(WORK ITEM)
Looking at the listing, state how many of its lines contain the string "cells". Write only the number.

(DATA SECTION)
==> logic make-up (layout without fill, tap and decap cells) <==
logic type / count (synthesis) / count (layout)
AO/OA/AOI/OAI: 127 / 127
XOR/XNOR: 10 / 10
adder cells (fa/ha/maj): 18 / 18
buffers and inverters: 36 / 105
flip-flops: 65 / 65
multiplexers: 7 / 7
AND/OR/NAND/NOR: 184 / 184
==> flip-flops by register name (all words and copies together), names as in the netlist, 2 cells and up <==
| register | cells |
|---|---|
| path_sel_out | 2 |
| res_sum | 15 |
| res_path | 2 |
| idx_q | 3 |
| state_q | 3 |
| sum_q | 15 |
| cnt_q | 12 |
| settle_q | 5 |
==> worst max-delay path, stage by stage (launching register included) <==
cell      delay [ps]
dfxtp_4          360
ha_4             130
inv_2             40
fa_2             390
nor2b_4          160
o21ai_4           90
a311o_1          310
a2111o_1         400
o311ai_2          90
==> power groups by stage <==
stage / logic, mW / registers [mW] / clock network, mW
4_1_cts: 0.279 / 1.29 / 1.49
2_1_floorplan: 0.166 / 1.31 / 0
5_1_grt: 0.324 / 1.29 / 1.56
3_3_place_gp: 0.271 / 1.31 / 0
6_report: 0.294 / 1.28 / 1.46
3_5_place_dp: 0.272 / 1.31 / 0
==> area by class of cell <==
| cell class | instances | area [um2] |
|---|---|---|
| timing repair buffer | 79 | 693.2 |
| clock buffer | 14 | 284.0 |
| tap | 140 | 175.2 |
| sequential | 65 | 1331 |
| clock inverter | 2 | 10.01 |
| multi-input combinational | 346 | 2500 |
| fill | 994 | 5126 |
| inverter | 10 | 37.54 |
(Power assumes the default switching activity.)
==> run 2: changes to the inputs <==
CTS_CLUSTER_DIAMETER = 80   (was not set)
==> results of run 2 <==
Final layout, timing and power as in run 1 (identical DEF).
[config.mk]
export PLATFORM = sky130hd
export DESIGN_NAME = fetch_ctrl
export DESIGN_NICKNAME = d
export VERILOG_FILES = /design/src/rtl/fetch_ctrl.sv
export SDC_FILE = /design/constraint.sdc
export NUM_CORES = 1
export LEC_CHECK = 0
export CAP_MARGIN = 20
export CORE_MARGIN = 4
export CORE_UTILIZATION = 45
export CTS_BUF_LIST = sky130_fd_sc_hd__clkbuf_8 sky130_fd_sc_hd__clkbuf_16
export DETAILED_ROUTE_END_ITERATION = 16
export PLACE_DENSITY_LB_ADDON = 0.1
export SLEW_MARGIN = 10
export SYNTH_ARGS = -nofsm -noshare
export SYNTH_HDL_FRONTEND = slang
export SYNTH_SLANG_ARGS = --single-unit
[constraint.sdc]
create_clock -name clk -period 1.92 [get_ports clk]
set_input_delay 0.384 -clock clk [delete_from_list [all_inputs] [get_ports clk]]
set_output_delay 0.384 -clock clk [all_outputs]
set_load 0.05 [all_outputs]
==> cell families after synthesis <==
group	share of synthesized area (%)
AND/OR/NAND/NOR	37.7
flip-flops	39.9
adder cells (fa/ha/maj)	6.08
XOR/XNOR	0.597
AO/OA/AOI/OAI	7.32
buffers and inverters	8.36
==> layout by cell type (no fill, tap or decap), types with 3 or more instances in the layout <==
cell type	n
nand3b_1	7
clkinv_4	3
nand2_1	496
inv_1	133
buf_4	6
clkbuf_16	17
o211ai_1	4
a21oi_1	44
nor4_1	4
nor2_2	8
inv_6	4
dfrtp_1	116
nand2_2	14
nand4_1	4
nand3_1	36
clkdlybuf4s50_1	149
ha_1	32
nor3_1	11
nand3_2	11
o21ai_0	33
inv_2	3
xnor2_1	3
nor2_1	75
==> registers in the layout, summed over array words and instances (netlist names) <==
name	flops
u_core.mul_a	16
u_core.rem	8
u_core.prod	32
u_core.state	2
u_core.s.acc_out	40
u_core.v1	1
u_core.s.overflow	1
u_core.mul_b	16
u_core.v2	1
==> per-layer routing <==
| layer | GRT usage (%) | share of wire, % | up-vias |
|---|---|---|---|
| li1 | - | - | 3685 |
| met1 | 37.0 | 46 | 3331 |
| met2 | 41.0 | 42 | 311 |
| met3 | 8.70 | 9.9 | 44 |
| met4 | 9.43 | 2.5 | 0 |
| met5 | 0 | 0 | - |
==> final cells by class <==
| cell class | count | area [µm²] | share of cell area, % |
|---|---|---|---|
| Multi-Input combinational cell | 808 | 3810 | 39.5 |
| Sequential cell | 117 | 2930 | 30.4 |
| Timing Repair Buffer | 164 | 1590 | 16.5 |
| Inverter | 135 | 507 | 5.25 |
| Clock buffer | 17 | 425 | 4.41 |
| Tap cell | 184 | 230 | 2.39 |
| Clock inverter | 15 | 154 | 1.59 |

(YOUR SOLUTION)
6